↓↓↓
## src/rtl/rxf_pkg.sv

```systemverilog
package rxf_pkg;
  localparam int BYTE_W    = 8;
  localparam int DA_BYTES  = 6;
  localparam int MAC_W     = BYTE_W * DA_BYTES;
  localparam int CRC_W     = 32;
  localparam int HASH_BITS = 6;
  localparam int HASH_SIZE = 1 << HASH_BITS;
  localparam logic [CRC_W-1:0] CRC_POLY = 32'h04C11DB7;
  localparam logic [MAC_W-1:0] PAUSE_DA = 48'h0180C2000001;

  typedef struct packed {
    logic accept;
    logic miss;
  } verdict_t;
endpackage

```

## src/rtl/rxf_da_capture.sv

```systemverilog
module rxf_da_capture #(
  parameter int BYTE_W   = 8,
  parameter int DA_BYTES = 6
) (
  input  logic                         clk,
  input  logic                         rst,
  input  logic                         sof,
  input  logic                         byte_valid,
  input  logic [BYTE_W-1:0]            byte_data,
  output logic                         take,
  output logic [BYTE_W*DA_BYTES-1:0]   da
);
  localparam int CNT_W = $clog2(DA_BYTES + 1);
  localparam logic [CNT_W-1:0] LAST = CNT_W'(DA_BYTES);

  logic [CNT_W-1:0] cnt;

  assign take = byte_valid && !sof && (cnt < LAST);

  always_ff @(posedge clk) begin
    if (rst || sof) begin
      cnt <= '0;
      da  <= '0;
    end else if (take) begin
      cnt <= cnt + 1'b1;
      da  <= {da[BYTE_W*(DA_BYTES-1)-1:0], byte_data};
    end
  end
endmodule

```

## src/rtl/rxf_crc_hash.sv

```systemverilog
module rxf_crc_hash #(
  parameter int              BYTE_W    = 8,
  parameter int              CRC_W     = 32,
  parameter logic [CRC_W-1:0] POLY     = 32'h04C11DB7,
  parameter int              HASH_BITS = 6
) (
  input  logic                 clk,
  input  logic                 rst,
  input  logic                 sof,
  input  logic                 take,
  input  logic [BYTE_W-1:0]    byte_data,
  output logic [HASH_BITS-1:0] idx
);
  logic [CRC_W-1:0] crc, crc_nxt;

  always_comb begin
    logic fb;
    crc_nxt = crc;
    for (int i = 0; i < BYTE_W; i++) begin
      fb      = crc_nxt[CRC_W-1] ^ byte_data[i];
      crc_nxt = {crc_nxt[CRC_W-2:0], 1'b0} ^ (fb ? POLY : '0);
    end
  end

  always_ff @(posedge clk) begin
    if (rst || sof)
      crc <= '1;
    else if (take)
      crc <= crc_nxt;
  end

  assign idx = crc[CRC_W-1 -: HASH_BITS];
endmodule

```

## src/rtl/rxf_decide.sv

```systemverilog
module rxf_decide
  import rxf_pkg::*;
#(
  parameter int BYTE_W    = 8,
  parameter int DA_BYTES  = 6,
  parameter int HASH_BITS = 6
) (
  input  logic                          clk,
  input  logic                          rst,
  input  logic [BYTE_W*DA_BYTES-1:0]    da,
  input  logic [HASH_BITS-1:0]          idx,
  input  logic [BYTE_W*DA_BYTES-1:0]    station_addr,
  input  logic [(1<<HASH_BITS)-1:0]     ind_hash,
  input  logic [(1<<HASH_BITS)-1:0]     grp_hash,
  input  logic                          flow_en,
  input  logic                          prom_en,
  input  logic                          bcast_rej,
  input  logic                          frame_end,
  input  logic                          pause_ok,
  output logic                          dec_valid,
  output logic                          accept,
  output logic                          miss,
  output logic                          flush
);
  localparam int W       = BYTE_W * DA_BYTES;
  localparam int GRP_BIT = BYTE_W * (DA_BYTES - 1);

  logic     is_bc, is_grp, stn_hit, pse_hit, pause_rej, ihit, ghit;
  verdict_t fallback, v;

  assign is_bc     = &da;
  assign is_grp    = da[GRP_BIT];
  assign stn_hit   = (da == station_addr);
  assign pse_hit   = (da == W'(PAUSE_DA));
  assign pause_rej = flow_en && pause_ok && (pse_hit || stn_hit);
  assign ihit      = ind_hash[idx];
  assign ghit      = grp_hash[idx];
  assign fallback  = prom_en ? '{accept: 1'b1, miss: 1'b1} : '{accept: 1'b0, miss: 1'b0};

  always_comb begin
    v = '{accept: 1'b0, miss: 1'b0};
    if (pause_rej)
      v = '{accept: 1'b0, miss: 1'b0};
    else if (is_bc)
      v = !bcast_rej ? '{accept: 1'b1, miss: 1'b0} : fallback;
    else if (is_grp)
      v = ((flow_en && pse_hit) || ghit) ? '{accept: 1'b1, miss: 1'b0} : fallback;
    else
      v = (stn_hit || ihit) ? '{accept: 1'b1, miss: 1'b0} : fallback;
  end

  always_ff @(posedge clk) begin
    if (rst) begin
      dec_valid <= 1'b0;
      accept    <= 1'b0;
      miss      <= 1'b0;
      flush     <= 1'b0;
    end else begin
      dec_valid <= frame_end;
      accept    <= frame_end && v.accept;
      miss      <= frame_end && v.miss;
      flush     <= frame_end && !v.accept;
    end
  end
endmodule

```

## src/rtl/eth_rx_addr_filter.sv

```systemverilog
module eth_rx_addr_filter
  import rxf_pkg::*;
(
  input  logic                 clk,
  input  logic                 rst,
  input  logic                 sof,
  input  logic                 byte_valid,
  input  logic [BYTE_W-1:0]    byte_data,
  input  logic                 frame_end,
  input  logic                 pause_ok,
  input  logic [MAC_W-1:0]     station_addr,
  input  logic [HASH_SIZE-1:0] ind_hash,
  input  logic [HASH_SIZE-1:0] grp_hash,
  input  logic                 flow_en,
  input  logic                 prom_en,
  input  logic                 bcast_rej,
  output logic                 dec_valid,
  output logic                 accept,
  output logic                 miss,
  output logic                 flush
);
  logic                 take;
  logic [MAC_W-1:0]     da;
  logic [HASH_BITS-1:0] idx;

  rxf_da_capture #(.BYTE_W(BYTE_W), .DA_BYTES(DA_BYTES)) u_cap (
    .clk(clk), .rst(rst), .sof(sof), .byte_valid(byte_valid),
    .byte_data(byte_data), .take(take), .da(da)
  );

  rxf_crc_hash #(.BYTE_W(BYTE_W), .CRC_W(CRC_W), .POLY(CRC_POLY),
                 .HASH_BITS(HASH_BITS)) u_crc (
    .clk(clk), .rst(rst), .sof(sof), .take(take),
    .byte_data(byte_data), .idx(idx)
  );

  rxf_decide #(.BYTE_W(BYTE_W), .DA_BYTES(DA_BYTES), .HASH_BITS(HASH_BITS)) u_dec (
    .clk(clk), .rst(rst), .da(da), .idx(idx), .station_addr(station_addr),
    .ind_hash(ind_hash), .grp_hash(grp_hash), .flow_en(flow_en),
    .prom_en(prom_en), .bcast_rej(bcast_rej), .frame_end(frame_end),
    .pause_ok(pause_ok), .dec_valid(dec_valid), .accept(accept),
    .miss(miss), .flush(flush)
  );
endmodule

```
↑↑↑
* **HOW TO COMPLETE THIS TASK**: Look through the data above and report every line in which "LAST" appears.

* **ANSWER SPACE**:
  localparam logic [CNT_W-1:0] LAST = CNT_W'(DA_BYTES);
  assign take = byte_valid && !sof && (cnt < LAST);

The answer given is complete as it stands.